_Collected data entries_
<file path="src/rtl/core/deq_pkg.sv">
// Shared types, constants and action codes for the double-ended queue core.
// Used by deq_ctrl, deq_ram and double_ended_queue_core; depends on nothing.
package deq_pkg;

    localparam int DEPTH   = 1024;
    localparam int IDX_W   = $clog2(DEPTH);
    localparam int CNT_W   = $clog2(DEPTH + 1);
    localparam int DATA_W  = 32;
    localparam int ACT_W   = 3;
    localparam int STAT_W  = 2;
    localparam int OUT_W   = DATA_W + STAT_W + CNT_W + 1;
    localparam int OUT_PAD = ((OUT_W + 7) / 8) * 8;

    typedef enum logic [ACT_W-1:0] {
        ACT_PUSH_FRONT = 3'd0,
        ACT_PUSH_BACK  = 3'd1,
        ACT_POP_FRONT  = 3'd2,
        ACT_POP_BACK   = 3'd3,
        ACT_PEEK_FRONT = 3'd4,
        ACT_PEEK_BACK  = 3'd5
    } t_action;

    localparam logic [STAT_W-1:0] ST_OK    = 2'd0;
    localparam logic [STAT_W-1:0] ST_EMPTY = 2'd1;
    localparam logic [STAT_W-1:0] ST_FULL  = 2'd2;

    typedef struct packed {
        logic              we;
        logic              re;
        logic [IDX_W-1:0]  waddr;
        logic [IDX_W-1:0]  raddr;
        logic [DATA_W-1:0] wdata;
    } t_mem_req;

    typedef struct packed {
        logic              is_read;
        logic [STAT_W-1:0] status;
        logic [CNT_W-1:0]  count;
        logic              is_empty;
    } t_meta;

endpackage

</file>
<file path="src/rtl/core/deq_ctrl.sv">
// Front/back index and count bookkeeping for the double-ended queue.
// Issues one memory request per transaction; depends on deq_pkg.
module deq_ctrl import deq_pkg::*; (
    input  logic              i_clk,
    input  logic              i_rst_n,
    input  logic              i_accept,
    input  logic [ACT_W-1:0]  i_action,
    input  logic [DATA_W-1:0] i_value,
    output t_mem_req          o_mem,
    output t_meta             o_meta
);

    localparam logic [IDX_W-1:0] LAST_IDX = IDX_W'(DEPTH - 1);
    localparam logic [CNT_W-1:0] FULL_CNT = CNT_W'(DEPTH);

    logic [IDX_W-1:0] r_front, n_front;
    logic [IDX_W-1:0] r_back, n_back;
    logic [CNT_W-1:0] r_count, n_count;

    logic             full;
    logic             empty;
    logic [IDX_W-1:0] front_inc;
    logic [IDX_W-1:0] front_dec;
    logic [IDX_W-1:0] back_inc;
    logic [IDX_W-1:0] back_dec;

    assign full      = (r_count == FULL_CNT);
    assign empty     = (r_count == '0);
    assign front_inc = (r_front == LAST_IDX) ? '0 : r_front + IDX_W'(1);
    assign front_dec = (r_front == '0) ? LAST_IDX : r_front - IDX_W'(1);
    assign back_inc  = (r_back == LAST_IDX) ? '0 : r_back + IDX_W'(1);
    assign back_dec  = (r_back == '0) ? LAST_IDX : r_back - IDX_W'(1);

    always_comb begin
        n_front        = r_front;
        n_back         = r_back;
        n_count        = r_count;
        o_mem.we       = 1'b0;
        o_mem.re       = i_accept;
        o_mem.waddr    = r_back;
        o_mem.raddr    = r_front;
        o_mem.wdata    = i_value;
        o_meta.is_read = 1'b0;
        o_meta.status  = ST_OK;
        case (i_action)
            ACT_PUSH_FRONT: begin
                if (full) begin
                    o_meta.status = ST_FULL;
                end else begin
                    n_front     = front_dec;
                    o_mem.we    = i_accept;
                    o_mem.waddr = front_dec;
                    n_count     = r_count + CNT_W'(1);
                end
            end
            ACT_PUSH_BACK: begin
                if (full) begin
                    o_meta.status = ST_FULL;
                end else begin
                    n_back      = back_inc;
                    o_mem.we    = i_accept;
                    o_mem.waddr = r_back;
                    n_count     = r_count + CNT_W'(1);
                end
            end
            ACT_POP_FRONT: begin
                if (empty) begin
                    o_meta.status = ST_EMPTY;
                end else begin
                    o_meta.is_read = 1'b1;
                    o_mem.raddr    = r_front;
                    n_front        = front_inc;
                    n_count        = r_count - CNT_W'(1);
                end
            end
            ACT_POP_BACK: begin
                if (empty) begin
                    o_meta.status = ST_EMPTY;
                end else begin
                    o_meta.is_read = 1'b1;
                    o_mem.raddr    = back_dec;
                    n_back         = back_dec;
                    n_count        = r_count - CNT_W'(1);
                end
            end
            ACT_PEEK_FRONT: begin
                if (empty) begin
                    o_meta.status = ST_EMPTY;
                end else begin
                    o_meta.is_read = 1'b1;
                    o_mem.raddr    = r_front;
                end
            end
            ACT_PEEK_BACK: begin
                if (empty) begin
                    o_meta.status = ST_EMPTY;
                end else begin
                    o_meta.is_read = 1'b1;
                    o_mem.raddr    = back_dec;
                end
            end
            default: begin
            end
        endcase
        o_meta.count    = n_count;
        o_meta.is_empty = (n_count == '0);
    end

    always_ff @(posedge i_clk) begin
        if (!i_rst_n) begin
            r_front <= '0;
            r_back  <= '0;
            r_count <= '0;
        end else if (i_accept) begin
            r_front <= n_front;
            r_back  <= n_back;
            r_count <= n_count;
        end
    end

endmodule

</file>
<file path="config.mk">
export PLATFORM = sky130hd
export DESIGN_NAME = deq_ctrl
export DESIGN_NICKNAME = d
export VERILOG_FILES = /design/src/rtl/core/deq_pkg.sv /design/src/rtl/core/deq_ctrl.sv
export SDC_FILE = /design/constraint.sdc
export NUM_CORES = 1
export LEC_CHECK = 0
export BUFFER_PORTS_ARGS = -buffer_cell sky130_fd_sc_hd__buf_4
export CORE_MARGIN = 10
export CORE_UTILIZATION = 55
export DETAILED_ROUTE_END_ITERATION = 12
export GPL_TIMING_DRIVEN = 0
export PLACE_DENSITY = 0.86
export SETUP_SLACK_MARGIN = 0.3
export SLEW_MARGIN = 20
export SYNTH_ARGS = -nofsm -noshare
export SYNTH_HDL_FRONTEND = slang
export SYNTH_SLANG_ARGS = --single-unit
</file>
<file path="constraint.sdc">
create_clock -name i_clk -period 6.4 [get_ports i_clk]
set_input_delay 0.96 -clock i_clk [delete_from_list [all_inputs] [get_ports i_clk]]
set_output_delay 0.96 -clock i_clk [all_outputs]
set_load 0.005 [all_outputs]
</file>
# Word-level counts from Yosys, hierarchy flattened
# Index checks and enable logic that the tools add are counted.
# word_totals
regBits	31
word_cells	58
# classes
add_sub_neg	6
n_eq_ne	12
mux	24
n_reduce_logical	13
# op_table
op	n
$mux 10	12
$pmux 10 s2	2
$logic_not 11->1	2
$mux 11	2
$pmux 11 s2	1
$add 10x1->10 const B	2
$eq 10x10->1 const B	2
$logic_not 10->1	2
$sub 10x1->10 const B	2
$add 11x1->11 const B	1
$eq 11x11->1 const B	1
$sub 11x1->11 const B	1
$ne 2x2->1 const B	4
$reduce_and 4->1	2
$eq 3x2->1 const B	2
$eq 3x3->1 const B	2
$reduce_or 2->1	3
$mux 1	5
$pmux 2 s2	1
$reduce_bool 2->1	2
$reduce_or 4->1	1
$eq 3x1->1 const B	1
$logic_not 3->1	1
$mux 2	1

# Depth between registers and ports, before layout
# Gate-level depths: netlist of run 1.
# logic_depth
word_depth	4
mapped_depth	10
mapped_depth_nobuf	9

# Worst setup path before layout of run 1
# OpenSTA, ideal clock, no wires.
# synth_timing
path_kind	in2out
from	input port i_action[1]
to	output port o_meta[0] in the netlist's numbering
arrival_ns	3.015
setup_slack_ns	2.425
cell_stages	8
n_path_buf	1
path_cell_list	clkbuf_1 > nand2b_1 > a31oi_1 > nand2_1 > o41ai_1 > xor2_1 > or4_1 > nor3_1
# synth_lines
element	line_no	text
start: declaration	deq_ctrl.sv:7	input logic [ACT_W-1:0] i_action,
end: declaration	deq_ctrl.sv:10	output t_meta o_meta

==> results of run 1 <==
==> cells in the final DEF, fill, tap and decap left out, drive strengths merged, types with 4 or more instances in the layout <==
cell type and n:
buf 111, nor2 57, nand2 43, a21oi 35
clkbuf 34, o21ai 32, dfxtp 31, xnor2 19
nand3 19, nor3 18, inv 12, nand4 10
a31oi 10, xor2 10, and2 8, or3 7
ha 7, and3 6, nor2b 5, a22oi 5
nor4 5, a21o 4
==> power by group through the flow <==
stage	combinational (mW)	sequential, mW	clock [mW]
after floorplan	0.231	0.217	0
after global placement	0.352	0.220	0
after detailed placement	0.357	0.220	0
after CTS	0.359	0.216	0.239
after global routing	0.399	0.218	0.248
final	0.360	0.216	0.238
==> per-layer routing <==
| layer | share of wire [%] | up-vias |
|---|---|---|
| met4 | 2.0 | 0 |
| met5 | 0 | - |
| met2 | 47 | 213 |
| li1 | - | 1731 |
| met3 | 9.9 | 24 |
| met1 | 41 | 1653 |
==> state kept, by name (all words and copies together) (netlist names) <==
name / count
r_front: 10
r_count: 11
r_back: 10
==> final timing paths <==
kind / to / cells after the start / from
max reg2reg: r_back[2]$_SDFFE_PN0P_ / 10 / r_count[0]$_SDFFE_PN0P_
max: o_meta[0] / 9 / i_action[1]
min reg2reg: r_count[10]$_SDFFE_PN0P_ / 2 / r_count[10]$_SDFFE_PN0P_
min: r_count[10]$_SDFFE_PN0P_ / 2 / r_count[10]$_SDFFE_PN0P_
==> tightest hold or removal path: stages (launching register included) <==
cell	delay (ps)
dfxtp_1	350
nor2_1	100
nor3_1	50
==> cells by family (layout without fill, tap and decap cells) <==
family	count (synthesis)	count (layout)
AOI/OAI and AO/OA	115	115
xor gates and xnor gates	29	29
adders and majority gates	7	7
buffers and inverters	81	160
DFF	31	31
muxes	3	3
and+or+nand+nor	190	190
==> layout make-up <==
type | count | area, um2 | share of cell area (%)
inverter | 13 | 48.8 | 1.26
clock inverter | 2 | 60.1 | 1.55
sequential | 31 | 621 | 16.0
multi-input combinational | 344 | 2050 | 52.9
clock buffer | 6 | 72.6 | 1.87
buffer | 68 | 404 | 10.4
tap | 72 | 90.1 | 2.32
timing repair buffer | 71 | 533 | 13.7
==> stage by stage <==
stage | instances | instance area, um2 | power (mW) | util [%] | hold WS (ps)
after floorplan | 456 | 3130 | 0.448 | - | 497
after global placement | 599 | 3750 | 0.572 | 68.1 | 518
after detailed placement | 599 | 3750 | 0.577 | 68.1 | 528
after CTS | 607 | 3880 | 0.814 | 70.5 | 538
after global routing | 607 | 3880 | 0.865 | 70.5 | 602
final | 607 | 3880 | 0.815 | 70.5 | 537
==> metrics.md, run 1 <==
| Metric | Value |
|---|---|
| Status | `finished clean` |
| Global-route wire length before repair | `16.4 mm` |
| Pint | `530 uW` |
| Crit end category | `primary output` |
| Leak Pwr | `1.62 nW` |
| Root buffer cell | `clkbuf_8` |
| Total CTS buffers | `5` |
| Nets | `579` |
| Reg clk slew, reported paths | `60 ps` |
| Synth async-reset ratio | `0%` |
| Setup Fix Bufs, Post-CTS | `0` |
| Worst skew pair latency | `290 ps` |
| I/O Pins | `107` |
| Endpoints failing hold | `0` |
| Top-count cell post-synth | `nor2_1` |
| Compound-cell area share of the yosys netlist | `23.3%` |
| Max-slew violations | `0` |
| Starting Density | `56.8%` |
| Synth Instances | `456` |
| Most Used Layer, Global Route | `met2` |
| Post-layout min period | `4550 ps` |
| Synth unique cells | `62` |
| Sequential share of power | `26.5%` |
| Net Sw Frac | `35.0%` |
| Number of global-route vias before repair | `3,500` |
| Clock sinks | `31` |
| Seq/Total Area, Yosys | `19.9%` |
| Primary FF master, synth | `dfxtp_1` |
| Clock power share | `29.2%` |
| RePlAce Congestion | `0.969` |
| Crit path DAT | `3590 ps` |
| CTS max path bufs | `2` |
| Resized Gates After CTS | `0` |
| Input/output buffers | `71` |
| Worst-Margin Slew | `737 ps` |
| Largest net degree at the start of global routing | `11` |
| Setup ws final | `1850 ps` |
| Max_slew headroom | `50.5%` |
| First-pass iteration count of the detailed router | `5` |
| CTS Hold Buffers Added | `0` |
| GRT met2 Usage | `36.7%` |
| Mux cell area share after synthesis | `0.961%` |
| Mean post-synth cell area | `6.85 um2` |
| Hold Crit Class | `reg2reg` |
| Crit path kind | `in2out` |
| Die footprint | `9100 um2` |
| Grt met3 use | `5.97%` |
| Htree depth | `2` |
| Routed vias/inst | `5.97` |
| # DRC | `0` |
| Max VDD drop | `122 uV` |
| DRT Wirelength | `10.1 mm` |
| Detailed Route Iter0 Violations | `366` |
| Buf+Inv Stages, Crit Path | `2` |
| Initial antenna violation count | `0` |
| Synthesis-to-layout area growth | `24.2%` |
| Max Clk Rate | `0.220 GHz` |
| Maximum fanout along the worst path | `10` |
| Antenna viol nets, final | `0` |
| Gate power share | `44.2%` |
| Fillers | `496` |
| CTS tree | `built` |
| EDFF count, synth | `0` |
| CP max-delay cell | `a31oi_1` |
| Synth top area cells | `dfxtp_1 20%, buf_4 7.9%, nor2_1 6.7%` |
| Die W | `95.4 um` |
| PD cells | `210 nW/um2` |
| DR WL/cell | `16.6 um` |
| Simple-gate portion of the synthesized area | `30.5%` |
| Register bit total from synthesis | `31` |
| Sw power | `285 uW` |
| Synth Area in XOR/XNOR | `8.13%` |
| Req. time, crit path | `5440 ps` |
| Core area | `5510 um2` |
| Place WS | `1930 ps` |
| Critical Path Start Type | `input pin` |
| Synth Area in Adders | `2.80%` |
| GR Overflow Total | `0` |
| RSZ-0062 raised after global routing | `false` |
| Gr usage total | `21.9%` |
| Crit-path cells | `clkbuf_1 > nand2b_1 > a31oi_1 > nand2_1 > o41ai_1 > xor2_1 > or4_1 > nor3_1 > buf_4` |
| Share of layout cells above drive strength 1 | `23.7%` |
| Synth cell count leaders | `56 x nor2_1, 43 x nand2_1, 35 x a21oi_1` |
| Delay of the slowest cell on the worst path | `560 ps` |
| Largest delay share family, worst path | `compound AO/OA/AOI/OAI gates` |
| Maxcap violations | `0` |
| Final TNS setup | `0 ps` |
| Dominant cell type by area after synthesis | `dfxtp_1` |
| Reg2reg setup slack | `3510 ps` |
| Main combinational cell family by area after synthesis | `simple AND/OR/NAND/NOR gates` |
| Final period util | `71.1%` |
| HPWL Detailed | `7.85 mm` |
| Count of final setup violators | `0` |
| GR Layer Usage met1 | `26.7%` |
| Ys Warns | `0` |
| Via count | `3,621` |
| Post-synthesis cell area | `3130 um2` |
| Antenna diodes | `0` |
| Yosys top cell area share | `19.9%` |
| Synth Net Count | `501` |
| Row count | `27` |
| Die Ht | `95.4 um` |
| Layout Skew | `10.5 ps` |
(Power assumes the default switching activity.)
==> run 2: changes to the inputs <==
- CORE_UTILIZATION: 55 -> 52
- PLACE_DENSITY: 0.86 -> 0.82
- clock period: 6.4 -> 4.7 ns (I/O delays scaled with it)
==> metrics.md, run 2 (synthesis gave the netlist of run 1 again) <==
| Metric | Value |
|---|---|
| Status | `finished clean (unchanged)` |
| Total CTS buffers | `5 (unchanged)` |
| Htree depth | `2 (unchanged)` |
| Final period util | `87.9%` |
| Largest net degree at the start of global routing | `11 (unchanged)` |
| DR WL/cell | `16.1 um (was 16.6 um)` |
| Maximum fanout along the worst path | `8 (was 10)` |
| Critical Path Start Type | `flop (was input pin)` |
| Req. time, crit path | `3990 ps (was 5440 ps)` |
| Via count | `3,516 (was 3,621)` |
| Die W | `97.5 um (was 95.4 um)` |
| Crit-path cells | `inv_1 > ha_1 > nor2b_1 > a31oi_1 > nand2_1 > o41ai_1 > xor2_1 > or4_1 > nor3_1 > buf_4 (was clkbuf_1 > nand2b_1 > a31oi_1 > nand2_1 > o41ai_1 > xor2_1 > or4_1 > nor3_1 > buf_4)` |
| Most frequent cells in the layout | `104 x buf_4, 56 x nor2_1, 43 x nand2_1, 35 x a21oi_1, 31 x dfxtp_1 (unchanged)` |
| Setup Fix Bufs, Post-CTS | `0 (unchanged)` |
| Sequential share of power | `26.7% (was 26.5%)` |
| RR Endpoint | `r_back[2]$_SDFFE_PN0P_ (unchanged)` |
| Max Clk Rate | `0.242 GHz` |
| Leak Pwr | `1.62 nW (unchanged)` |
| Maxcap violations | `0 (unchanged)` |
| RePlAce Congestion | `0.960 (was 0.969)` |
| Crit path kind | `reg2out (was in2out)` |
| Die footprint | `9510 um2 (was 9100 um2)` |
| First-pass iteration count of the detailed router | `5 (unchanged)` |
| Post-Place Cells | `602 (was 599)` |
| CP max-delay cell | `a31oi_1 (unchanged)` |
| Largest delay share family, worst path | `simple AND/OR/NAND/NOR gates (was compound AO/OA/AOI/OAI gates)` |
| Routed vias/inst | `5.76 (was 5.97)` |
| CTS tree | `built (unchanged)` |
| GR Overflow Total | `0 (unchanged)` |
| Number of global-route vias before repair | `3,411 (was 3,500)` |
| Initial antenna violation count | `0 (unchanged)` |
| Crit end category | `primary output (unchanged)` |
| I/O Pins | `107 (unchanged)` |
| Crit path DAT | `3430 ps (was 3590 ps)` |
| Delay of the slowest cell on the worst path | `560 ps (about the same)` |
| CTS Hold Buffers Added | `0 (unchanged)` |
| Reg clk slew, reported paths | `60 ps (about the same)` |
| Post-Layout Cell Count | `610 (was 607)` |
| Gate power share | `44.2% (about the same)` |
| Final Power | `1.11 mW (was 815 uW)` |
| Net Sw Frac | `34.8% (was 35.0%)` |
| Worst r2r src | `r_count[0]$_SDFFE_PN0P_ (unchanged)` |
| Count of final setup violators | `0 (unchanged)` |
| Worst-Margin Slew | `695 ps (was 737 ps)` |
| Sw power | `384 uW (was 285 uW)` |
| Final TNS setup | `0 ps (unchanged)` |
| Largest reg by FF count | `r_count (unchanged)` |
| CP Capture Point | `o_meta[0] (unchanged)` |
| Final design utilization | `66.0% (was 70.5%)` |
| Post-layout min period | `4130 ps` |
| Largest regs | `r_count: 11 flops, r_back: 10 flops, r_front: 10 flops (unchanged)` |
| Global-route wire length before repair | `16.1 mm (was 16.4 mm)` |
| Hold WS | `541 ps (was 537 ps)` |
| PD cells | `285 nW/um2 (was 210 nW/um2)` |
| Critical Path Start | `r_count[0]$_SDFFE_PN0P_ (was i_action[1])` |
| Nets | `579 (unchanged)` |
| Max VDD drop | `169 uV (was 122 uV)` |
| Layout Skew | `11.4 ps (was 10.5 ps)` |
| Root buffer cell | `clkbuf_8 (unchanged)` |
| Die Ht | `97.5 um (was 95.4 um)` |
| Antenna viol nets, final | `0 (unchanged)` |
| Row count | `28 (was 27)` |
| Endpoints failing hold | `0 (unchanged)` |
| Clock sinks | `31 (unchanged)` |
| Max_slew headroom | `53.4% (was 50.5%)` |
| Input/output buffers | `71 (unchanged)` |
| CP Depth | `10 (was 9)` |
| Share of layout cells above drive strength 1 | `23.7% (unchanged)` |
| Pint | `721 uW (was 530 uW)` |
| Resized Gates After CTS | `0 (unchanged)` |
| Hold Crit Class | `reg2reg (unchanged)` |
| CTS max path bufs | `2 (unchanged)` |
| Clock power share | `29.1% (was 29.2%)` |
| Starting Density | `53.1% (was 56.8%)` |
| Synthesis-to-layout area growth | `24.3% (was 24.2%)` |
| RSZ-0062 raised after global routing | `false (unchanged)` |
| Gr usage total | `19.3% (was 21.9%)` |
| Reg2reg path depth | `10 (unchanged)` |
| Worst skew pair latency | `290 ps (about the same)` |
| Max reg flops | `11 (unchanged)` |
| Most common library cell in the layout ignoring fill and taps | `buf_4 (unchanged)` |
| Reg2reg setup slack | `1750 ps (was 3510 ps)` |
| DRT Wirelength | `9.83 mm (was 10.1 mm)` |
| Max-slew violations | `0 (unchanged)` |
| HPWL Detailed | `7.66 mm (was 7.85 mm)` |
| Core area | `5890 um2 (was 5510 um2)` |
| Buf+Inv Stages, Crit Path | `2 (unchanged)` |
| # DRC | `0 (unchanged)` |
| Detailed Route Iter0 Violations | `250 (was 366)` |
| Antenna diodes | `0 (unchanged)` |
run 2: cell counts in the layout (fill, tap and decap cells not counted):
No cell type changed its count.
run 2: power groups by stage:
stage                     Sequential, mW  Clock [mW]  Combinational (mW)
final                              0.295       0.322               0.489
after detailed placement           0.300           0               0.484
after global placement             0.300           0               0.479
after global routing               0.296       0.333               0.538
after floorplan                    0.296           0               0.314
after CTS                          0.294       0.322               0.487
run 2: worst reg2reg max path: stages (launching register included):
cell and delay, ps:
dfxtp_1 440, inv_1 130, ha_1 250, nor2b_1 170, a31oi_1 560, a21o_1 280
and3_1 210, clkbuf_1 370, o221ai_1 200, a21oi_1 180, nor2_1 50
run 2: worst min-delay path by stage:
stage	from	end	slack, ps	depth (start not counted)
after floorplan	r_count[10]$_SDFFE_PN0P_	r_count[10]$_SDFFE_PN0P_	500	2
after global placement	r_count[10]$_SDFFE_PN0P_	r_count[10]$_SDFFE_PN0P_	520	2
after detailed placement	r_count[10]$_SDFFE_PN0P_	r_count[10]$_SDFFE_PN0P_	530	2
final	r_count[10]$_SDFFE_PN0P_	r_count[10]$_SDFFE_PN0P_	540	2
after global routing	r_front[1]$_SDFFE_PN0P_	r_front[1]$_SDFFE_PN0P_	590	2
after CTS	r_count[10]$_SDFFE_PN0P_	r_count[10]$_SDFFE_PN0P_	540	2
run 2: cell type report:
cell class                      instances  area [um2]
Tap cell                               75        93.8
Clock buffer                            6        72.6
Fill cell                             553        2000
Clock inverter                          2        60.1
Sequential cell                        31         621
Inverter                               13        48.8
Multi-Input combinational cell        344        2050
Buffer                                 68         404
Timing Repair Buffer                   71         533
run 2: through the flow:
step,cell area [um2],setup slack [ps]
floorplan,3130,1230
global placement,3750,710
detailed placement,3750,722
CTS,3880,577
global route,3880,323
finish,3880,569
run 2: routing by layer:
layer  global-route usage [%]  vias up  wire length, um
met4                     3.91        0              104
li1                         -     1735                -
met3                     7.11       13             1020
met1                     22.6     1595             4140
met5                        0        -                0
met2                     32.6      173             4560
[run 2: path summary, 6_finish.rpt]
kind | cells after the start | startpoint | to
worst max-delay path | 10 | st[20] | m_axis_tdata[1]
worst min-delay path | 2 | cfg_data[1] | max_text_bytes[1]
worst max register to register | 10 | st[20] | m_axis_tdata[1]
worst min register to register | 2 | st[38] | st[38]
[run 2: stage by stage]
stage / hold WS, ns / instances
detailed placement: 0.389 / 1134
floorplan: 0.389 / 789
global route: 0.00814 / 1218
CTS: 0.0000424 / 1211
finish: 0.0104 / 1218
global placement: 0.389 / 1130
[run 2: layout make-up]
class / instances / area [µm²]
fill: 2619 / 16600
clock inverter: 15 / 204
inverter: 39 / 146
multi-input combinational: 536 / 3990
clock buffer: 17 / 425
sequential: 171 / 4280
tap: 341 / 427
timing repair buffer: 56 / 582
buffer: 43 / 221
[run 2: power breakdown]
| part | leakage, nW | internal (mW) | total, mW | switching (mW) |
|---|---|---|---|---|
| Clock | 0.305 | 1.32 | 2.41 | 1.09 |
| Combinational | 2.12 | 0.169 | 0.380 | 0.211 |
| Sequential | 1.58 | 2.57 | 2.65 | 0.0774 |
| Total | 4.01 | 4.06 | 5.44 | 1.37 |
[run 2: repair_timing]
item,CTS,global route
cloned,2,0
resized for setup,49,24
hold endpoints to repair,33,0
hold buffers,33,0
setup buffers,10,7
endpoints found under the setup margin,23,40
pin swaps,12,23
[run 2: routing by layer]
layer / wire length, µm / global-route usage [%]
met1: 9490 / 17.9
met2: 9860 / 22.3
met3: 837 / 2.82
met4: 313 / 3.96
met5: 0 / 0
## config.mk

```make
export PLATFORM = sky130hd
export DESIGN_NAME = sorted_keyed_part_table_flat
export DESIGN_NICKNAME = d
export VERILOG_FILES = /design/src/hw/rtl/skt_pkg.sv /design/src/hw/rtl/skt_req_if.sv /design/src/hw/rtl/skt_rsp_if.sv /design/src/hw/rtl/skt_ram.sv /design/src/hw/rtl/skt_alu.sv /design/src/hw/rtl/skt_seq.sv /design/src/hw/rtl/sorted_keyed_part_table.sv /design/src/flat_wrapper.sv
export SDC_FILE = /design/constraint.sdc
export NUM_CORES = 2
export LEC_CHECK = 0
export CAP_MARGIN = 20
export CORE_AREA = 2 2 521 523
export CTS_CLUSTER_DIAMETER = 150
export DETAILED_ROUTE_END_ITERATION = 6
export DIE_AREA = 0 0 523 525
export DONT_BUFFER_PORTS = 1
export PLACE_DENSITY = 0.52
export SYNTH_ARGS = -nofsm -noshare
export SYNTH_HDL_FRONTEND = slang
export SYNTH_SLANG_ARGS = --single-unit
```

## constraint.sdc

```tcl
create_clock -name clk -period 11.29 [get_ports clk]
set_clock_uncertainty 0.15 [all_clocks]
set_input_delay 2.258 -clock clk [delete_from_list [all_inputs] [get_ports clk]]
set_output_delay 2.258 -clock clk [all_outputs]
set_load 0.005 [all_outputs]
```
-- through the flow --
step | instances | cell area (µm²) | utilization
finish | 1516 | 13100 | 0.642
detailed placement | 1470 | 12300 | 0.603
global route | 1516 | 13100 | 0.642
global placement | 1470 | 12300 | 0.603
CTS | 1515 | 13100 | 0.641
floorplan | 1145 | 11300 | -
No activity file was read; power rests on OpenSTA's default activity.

_PROBLEM DESCRIPTION_
Output, and output only, the lines from the one containing "hold buffers,33,0" through the last line of the data above.

_EXERCISE OUTPUT_
hold buffers,33,0
setup buffers,10,7
endpoints found under the setup margin,23,40
pin swaps,12,23
[run 2: routing by layer]
layer / wire length, µm / global-route usage [%]
met1: 9490 / 17.9
met2: 9860 / 22.3
met3: 837 / 2.82
met4: 313 / 3.96
met5: 0 / 0
## config.mk

```make
export PLATFORM = sky130hd
export DESIGN_NAME = sorted_keyed_part_table_flat
export DESIGN_NICKNAME = d
export VERILOG_FILES = /design/src/hw/rtl/skt_pkg.sv /design/src/hw/rtl/skt_req_if.sv /design/src/hw/rtl/skt_rsp_if.sv /design/src/hw/rtl/skt_ram.sv /design/src/hw/rtl/skt_alu.sv /design/src/hw/rtl/skt_seq.sv /design/src/hw/rtl/sorted_keyed_part_table.sv /design/src/flat_wrapper.sv
export SDC_FILE = /design/constraint.sdc
export NUM_CORES = 2
export LEC_CHECK = 0
export CAP_MARGIN = 20
export CORE_AREA = 2 2 521 523
export CTS_CLUSTER_DIAMETER = 150
export DETAILED_ROUTE_END_ITERATION = 6
export DIE_AREA = 0 0 523 525
export DONT_BUFFER_PORTS = 1
export PLACE_DENSITY = 0.52
export SYNTH_ARGS = -nofsm -noshare
export SYNTH_HDL_FRONTEND = slang
export SYNTH_SLANG_ARGS = --single-unit
```

## constraint.sdc

```tcl
create_clock -name clk -period 11.29 [get_ports clk]
set_clock_uncertainty 0.15 [all_clocks]
set_input_delay 2.258 -clock clk [delete_from_list [all_inputs] [get_ports clk]]
set_output_delay 2.258 -clock clk [all_outputs]
set_load 0.005 [all_outputs]
```
-- through the flow --
step | instances | cell area (µm²) | utilization
finish | 1516 | 13100 | 0.642
detailed placement | 1470 | 12300 | 0.603
global route | 1516 | 13100 | 0.642
global placement | 1470 | 12300 | 0.603
CTS | 1515 | 13100 | 0.641
floorplan | 1145 | 11300 | -
No activity file was read; power rests on OpenSTA's default activity.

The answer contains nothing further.